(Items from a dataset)

==> config.mk <==
export PLATFORM = sky130hd
export DESIGN_NAME = gpib_remote_local_trigger
export DESIGN_NICKNAME = d
export VERILOG_FILES = /design/src/gpib_rlt_pkg.sv /design/src/report_if.sv /design/src/gpib_remote_local_trigger.sv /design/src/pin_sync.sv /design/src/report_char_fmt.sv
export SDC_FILE = /design/constraint.sdc
export NUM_CORES = 1
export LEC_CHECK = 0
export BUFFER_PORTS_ARGS = -buffer_cell sky130_fd_sc_hd__buf_2
export CORE_MARGIN = 2
export CORE_UTILIZATION = 55
export DETAILED_ROUTE_END_ITERATION = 12
export PLACE_DENSITY_LB_ADDON = 0.12
export SLEW_MARGIN = 20
export SYNTH_ARGS = -nofsm -noshare
export SYNTH_HDL_FRONTEND = slang
export SYNTH_SLANG_ARGS = --single-unit
==> constraint.sdc <==
create_clock -name ref_clk_i -period 3.4 [get_ports ref_clk_i]
set_input_delay 0.34 -clock ref_clk_i [delete_from_list [all_inputs] [get_ports ref_clk_i]]
set_output_delay 0.34 -clock ref_clk_i [all_outputs]
set_load 0.03 [all_outputs]
==> src/gpib_rlt_pkg.sv <==
package gpib_rlt_pkg;

  // apb register byte offsets
  localparam logic [7:0] ADDR_CTRL = 8'h00;
  localparam logic [7:0] ADDR_FIELDS = 8'h04;
  localparam logic [7:0] ADDR_FLAGS = 8'h08;
  localparam logic [7:0] ADDR_STATUS = 8'h0c;

  // trigger response selection, ctrl bits [1:0]
  localparam logic [1:0] TRIGGER_IGNORE_SETTING = 2'h0;
  localparam logic [1:0] TRIGGER_IMMEDIATE_SETTING = 2'h1;
  localparam logic [1:0] TRIGGER_DELAYED_SETTING = 2'h2;
  localparam logic [1:0] CTRL_RESET = TRIGGER_DELAYED_SETTING;

  // operating mode field codes
  localparam logic [1:0] OPM_NORMAL = 2'h0;
  localparam logic [1:0] OPM_ZEROING = 2'h1;
  localparam logic [1:0] OPM_CALIBRATION = 2'h2;

  // report field layout, bit 0 upward from the last member
  typedef struct packed {
    logic [4:0] rsvd;
    logic auto_filter;
    logic [3:0] filter_exp;
    logic auto_range;
    logic [2:0] range_sel;
    logic [1:0] op_mode;
    logic [7:0] entry_err_bcd;
    logic [7:0] meas_err_bcd;
  } fields_reg_t;

  typedef struct packed {
    logic [20:0] rsvd;
    logic [1:0] units;
    logic duty_on;
    logic offset_on;
    logic [1:0] limit_result;
    logic limit_check_on;
    logic trig_standby;
    logic rel_on;
    logic pwr_ref_on;
    logic log_scale;
  } flags_reg_t;

  localparam logic [31:0] FIELDS_RESET = 32'h0004_0000;
  localparam logic [31:0] FLAGS_RESET = 32'h0000_0000;

  // report characters
  localparam logic [7:0] CHR_ZERO = 8'h30;
  localparam logic [7:0] CHR_SIX = 8'h36;
  localparam logic [7:0] CHR_EIGHT = 8'h38;
  localparam logic [7:0] CHR_A = 8'h41;
  localparam logic [7:0] CHR_CR = 8'h0d;
  localparam logic [7:0] CHR_LF = 8'h0a;
  localparam logic [4:0] REPORT_CHARS = 5'h1a;
  localparam logic [4:0] REPORT_LAST = 5'h1b;

  typedef enum logic [3:0] {
    FSM_LOCAL = 4'b0001,
    FSM_REMOTE = 4'b0010,
    FSM_LOCAL_LOCK = 4'b0100,
    FSM_REMOTE_LOCK = 4'b1000
  } rl_state_t;

  typedef enum logic [3:0] {
    CMD_NONE = 4'h0,
    CMD_MY_LISTEN = 4'h1,
    CMD_MY_TALK = 4'h2,
    CMD_UNLISTEN = 4'h3,
    CMD_UNTALK = 4'h4,
    CMD_SEL_CLEAR = 4'h5,
    CMD_DEV_CLEAR = 4'h6,
    CMD_GROUP_TRIG = 4'h7,
    CMD_GO_LOCAL = 4'h8,
    CMD_LOCKOUT = 4'h9,
    CMD_TAKE_CTRL = 4'ha
  } bus_cmd_t;

endpackage

==> src/report_if.sv <==
`timescale 1ns/1ns
interface report_if;
  gpib_rlt_pkg::fields_reg_t fields;
  gpib_rlt_pkg::flags_reg_t flags;
  logic [1:0] trig_set;
  logic [4:0] idx;
  logic [7:0] chr;
  modport fmt (input fields, input flags, input trig_set, input idx,
               output chr);
  modport src (output fields, output flags, output trig_set, output idx,
               input chr);
endinterface

==> src/gpib_remote_local_trigger.sv <==
// Functional notes
// [RULE1] clear abandons any transfer in progress
// [RULE2] selected clear needs listen; device clear always
// [RULE3] trigger acted on only remote and listening
// [RULE4] trigger settings: ignore, immediate, delayed
// [RULE5] delayed trigger response after reset
// [RULE6] remote enable arms; listen address enters remote
// [RULE7] remote/local moves keep all settings
// [RULE8] remote indicator follows remote state
// [RULE9] go-local returns to panel, lockout stays latched
// [RULE10] latched lockout reapplies; only enable drop clears
// [RULE11] listen and talk indicators follow addressing
// [RULE12] lockout in remote disables local key
// [RULE13] lockout in local arms remote with lockout
// [RULE14] local key cannot release lockout
// [RULE15] enable drop: local, lockout cleared, indicator off
// [RULE16] take-control command ignored
// [RULE17] range code 01-05 manual, 11-15 auto
// [RULE18] filter code 00-09 manual, 10-19 auto
// [RULE19] limit result 0 in, 1 over, 2 under
// [RULE20] units 0 watts, 1 dbm, 2 percent, 3 db
// [RULE21] mode, trigger and flag digits in report
// [RULE22] 26 characters, cr, lf, eoi on last
// [RULE23] listener stays until talk, abort or unlisten
//
// Implementation choices: the placing of the registers and the APB slave port.
`timescale 1ns/1ns
module gpib_remote_local_trigger (
  input wire logic ref_clk_i,
  input wire logic reset_i,
  // apb slave
  input wire logic psel_i,
  input wire logic penable_i,
  input wire logic pwrite_i,
  input wire logic [7:0] paddr_i,
  input wire logic [31:0] pwdata_i,
  input wire logic [3:0] pstrb_i,
  output logic [31:0] prdata_o,
  output logic pready_o,
  output logic pslverr_o,
  // bus lines and front panel, asynchronous
  input wire logic ren_i,
  input wire logic ifc_i,
  input wire logic local_key_i,
  // decoded bus commands from the interface front end
  input wire logic cmd_valid_i,
  input wire logic [3:0] cmd_code_i,
  input wire logic status_report_request_i,
  // talker byte stream
  output logic [7:0] tx_data_o,
  output logic tx_eoi_o,
  output logic tx_valid_o,
  input wire logic tx_ready_i,
  // indicators and actions
  output logic remote_indicator_o,
  output logic listener_indicator_o,
  output logic talker_indicator_o,
  output logic local_key_enable_o,
  output logic xfer_abort_o,
  output logic immediate_measure_action_o,
  output logic settled_measure_action_o
);

  typedef struct packed {
    gpib_rlt_pkg::rl_state_t fsm;
    logic llo;
    logic listen;
    logic talk;
    logic remote_indicator;
    logic key_en;
    logic key_prev;
    logic abort;
    logic imm;
    logic settled;
    logic pend;
    logic tx_valid;
    logic tx_eoi;
    logic [7:0] tx_data;
    logic [4:0] idx;
    logic [1:0] trig_set;
    logic [31:0] fields;
    logic [31:0] flags;
    logic [31:0] prdata;
    logic pready;
    logic pslverr;
  } top_st_t;

  top_st_t q;
  top_st_t d;

  logic [2:0] pins_s;
  logic ren_s;
  logic ifc_s;
  logic key_s;
  gpib_rlt_pkg::bus_cmd_t cmd;
  logic setup;
  logic wr_acc;
  logic mapped;
  logic clear;
  logic hs;
  logic [31:0] wmask;

  report_if rpt ();

  pin_sync #(
    .W(3)
  ) u_sync (
    .ref_clk_i(ref_clk_i),
    .reset_i(reset_i),
    .pin_i({local_key_i, ifc_i, ren_i}),
    .level_o(pins_s)
  );

  report_char_fmt u_fmt (
    .rpt(rpt.fmt)
  );

  assign ren_s = pins_s[0];
  assign ifc_s = pins_s[1];
  assign key_s = pins_s[2];

  assign rpt.fields = gpib_rlt_pkg::fields_reg_t'(q.fields);
  assign rpt.flags = gpib_rlt_pkg::flags_reg_t'(q.flags);
  assign rpt.trig_set = q.trig_set;
  // the formatter looks ahead at the byte to load next
  assign hs = q.tx_valid & tx_ready_i;
  assign rpt.idx = hs ? q.idx + 5'h01 : 5'h00;

  always_comb begin
    cmd = gpib_rlt_pkg::CMD_NONE;
    if (cmd_valid_i) begin
      cmd = gpib_rlt_pkg::bus_cmd_t'(cmd_code_i);
    end
  end

  assign setup = psel_i & ~penable_i;
  assign wr_acc = psel_i & penable_i & pwrite_i;
  assign mapped = (paddr_i == gpib_rlt_pkg::ADDR_CTRL) ||
                  (paddr_i == gpib_rlt_pkg::ADDR_FIELDS) ||
                  (paddr_i == gpib_rlt_pkg::ADDR_FLAGS) ||
                  (paddr_i == gpib_rlt_pkg::ADDR_STATUS);

  always_comb begin
    for (int b = 0; b < 4; b++) begin
      wmask[b*8 +: 8] = {8{pstrb_i[b]}};
    end
  end

  // selected clear counts only while listening, device clear always
  assign clear = (cmd == gpib_rlt_pkg::CMD_DEV_CLEAR) ||
                 (cmd == gpib_rlt_pkg::CMD_SEL_CLEAR && q.listen); // RULE2

  always_comb begin
    d = q;
    d.abort = 1'b0;
    d.imm = 1'b0;
    d.settled = 1'b0;
    d.key_prev = key_s;

    // addressing; abort clears both roles
    case (cmd)
      gpib_rlt_pkg::CMD_MY_LISTEN: begin
        d.listen = 1'b1;
        d.talk = 1'b0;
      end
      gpib_rlt_pkg::CMD_MY_TALK: begin
        d.talk = 1'b1;
        d.listen = 1'b0; // RULE23
      end
      gpib_rlt_pkg::CMD_UNLISTEN: d.listen = 1'b0; // RULE23
      gpib_rlt_pkg::CMD_UNTALK: d.talk = 1'b0;
      default: d.listen = q.listen;
    endcase
    if (ifc_s) begin
      d.listen = 1'b0; // RULE23
      d.talk = 1'b0;
    end

    // lockout latch: set by the command while enabled
    if (cmd == gpib_rlt_pkg::CMD_LOCKOUT && ren_s) begin
      d.llo = 1'b1; // RULE13
    end

    // fsm touches only mode state, never the setting registers
    case (q.fsm) // RULE7
      gpib_rlt_pkg::FSM_LOCAL, gpib_rlt_pkg::FSM_LOCAL_LOCK: begin
        if (ren_s && cmd == gpib_rlt_pkg::CMD_MY_LISTEN) begin
          d.fsm = d.llo ? gpib_rlt_pkg::FSM_REMOTE_LOCK // RULE10
                        : gpib_rlt_pkg::FSM_REMOTE; // RULE6
        end else if (d.llo) begin
          d.fsm = gpib_rlt_pkg::FSM_LOCAL_LOCK; // RULE13
        end
      end
      gpib_rlt_pkg::FSM_REMOTE: begin
        if (cmd == gpib_rlt_pkg::CMD_LOCKOUT) begin
          d.fsm = gpib_rlt_pkg::FSM_REMOTE_LOCK; // RULE12
        end else if (cmd == gpib_rlt_pkg::CMD_GO_LOCAL && q.listen) begin
          d.fsm = gpib_rlt_pkg::FSM_LOCAL; // RULE9
        end else if (key_s && !q.key_prev) begin
          d.fsm = gpib_rlt_pkg::FSM_LOCAL;
        end
      end
      gpib_rlt_pkg::FSM_REMOTE_LOCK: begin
        // panel key is not looked at here
        if (cmd == gpib_rlt_pkg::CMD_GO_LOCAL && q.listen) begin
          d.fsm = gpib_rlt_pkg::FSM_LOCAL_LOCK; // RULE9 RULE14
        end
      end
      default: d.fsm = gpib_rlt_pkg::FSM_LOCAL;
    endcase

    // losing enable overrides everything else
    if (!ren_s) begin
      d.fsm = gpib_rlt_pkg::FSM_LOCAL; // RULE15 RULE14
      d.llo = 1'b0; // RULE10 RULE15
    end

    d.remote_indicator = (d.fsm == gpib_rlt_pkg::FSM_REMOTE) ||
            (d.fsm == gpib_rlt_pkg::FSM_REMOTE_LOCK); // RULE8
    d.key_en = (d.fsm != gpib_rlt_pkg::FSM_REMOTE_LOCK); // RULE12 RULE14

    // trigger dispatch; take-control falls through untouched
    if (cmd == gpib_rlt_pkg::CMD_GROUP_TRIG && q.remote_indicator && q.listen) begin // RULE3
      case (q.trig_set) // RULE4
        gpib_rlt_pkg::TRIGGER_IGNORE_SETTING: d.imm = 1'b0;
        gpib_rlt_pkg::TRIGGER_IMMEDIATE_SETTING: d.imm = 1'b1;
        default: d.settled = 1'b1; // RULE5
      endcase
    end // RULE16

    // status report talker; a new request beats a same-cycle clear
    if (clear) begin
      d.abort = 1'b1; // RULE1
    end
    if (hs && q.idx == gpib_rlt_pkg::REPORT_LAST) begin
      d.tx_valid = 1'b0;
      d.tx_eoi = 1'b0;
      d.pend = 1'b0;
    end else if (hs) begin
      d.idx = q.idx + 5'h01;
      d.tx_data = rpt.chr;
      d.tx_eoi = (d.idx == gpib_rlt_pkg::REPORT_LAST); // RULE22
    end else if (!q.tx_valid && q.pend && q.talk && !clear) begin
      d.idx = 5'h00;
      d.tx_data = rpt.chr;
      d.tx_valid = 1'b1;
      d.tx_eoi = 1'b0;
    end
    if (clear || ifc_s || !d.talk) begin
      d.tx_valid = 1'b0; // RULE1
      d.tx_eoi = 1'b0;
    end
    if (clear) begin
      d.pend = 1'b0; // RULE1
    end
    if (status_report_request_i) begin
      d.pend = 1'b1;
    end

    // apb: read data captured in setup, zero-wait access
    d.pready = 1'b1;
    if (setup) begin
      d.pslverr = ~mapped;
      case (paddr_i)
        gpib_rlt_pkg::ADDR_CTRL: d.prdata = {30'h0, q.trig_set};
        gpib_rlt_pkg::ADDR_FIELDS: d.prdata = q.fields;
        gpib_rlt_pkg::ADDR_FLAGS: d.prdata = q.flags;
        gpib_rlt_pkg::ADDR_STATUS: d.prdata = {24'h0, q.pend, q.tx_valid,
                                               ~q.key_en, q.llo, q.talk,
                                               q.listen, ren_s, q.remote_indicator};
        default: d.prdata = 32'h0000_0000;
      endcase
    end
    if (wr_acc && pstrb_i[0] && paddr_i == gpib_rlt_pkg::ADDR_CTRL) begin
      d.trig_set = pwdata_i[1:0]; // RULE4
    end
    if (wr_acc && paddr_i == gpib_rlt_pkg::ADDR_FIELDS) begin
      d.fields = (q.fields & ~wmask) | (pwdata_i & wmask);
      d.fields[31:27] = 5'h00;
    end
    if (wr_acc && paddr_i == gpib_rlt_pkg::ADDR_FLAGS) begin
      d.flags = (q.flags & ~wmask) | (pwdata_i & wmask);
      d.flags[31:11] = 21'h000000;
    end
  end

  always_ff @(posedge ref_clk_i) begin
    if (reset_i) begin
      q <= '0;
      q.fsm <= gpib_rlt_pkg::FSM_LOCAL;
      q.key_en <= 1'b1;
      q.trig_set <= gpib_rlt_pkg::CTRL_RESET; // RULE5
      q.fields <= gpib_rlt_pkg::FIELDS_RESET;
      q.flags <= gpib_rlt_pkg::FLAGS_RESET;
    end else begin
      q <= d;
    end
  end

  assign prdata_o = q.prdata;
  assign pready_o = q.pready;
  assign pslverr_o = q.pslverr;
  assign tx_data_o = q.tx_data;
  assign tx_eoi_o = q.tx_eoi;
  assign tx_valid_o = q.tx_valid;
  assign remote_indicator_o = q.remote_indicator; // RULE8
  assign listener_indicator_o = q.listen; // RULE11
  assign talker_indicator_o = q.talk; // RULE11
  assign local_key_enable_o = q.key_en;
  assign xfer_abort_o = q.abort;
  assign immediate_measure_action_o = q.imm;
  assign settled_measure_action_o = q.settled;

endmodule // gpib_remote_local_trigger

==> src/pin_sync.sv <==
`timescale 1ns/1ns
module pin_sync #(
  parameter int W = 3
) (
  input wire logic ref_clk_i,
  input wire logic reset_i,
  input wire logic [W-1:0] pin_i,
  output logic [W-1:0] level_o
);
  typedef struct packed {
    logic [W-1:0] s1;
    logic [W-1:0] s2;
    logic [W-1:0] s3;
    logic [W-1:0] lvl;
  } sync_st_t;

  sync_st_t q;
  sync_st_t d;

  always_comb begin
    d = q;
    d.s1 = pin_i;
    d.s2 = q.s1;
    d.s3 = q.s2;
    // a change is believed only once the two later stages agree
    for (int i = 0; i < W; i++) begin
      if (q.s2[i] == q.s3[i]) begin
        d.lvl[i] = q.s3[i];
      end
    end
  end

  always_ff @(posedge ref_clk_i) begin
    if (reset_i) begin
      q <= '0;
    end else begin
      q <= d;
    end
  end

  assign level_o = q.lvl;
endmodule // pin_sync

==> src/report_char_fmt.sv <==
`timescale 1ns/1ns
module report_char_fmt (
  report_if.fmt rpt
);
  function automatic logic [7:0] dig(input logic [3:0] v);
    return gpib_rlt_pkg::CHR_ZERO + {4'h0, v};
  endfunction

  always_comb begin
    rpt.chr = gpib_rlt_pkg::CHR_ZERO;
    case (rpt.idx)
      5'h00: rpt.chr = dig(rpt.fields.meas_err_bcd[7:4]);
      5'h01: rpt.chr = dig(rpt.fields.meas_err_bcd[3:0]);
      5'h02: rpt.chr = dig(rpt.fields.entry_err_bcd[7:4]);
      5'h03: rpt.chr = dig(rpt.fields.entry_err_bcd[3:0]);
      5'h05: begin
        case (rpt.fields.op_mode) // RULE21
          gpib_rlt_pkg::OPM_ZEROING: rpt.chr = gpib_rlt_pkg::CHR_SIX;
          gpib_rlt_pkg::OPM_CALIBRATION: rpt.chr = gpib_rlt_pkg::CHR_EIGHT;
          default: rpt.chr = gpib_rlt_pkg::CHR_ZERO;
        endcase
      end
      5'h06: rpt.chr = dig({3'h0, rpt.fields.auto_range}); // RULE17
      5'h07: rpt.chr = dig({1'h0, rpt.fields.range_sel}); // RULE17
      5'h0a: rpt.chr = dig({3'h0, rpt.fields.auto_filter}); // RULE18
      5'h0b: rpt.chr = dig(rpt.fields.filter_exp); // RULE18
      5'h0e: rpt.chr = dig({3'h0, rpt.flags.log_scale}); // RULE21
      5'h0f: rpt.chr = gpib_rlt_pkg::CHR_A;
      5'h10: rpt.chr = dig({3'h0, rpt.flags.pwr_ref_on}); // RULE21
      5'h11: rpt.chr = dig({3'h0, rpt.flags.rel_on}); // RULE21
      5'h12: rpt.chr = dig({3'h0, rpt.flags.trig_standby}); // RULE21
      5'h13: rpt.chr = dig({2'h0, rpt.trig_set}); // RULE21
      5'h14: rpt.chr = dig({3'h0, rpt.flags.limit_check_on}); // RULE21
      5'h15: rpt.chr = dig({2'h0, rpt.flags.limit_result}); // RULE19
      5'h17: rpt.chr = dig({3'h0, rpt.flags.offset_on}); // RULE21
      5'h18: rpt.chr = dig({3'h0, rpt.flags.duty_on}); // RULE21
      5'h19: rpt.chr = dig({2'h0, rpt.flags.units}); // RULE20
      5'h1a: rpt.chr = gpib_rlt_pkg::CHR_CR; // RULE22
      5'h1b: rpt.chr = gpib_rlt_pkg::CHR_LF; // RULE22
      default: rpt.chr = gpib_rlt_pkg::CHR_ZERO;
    endcase
  end
endmodule // report_char_fmt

* _What you will do_
Make a copy of each line in the records above that has the word "byte".

* _Result of the exercise_
  // apb register byte offsets
  // talker byte stream
  // the formatter looks ahead at the byte to load next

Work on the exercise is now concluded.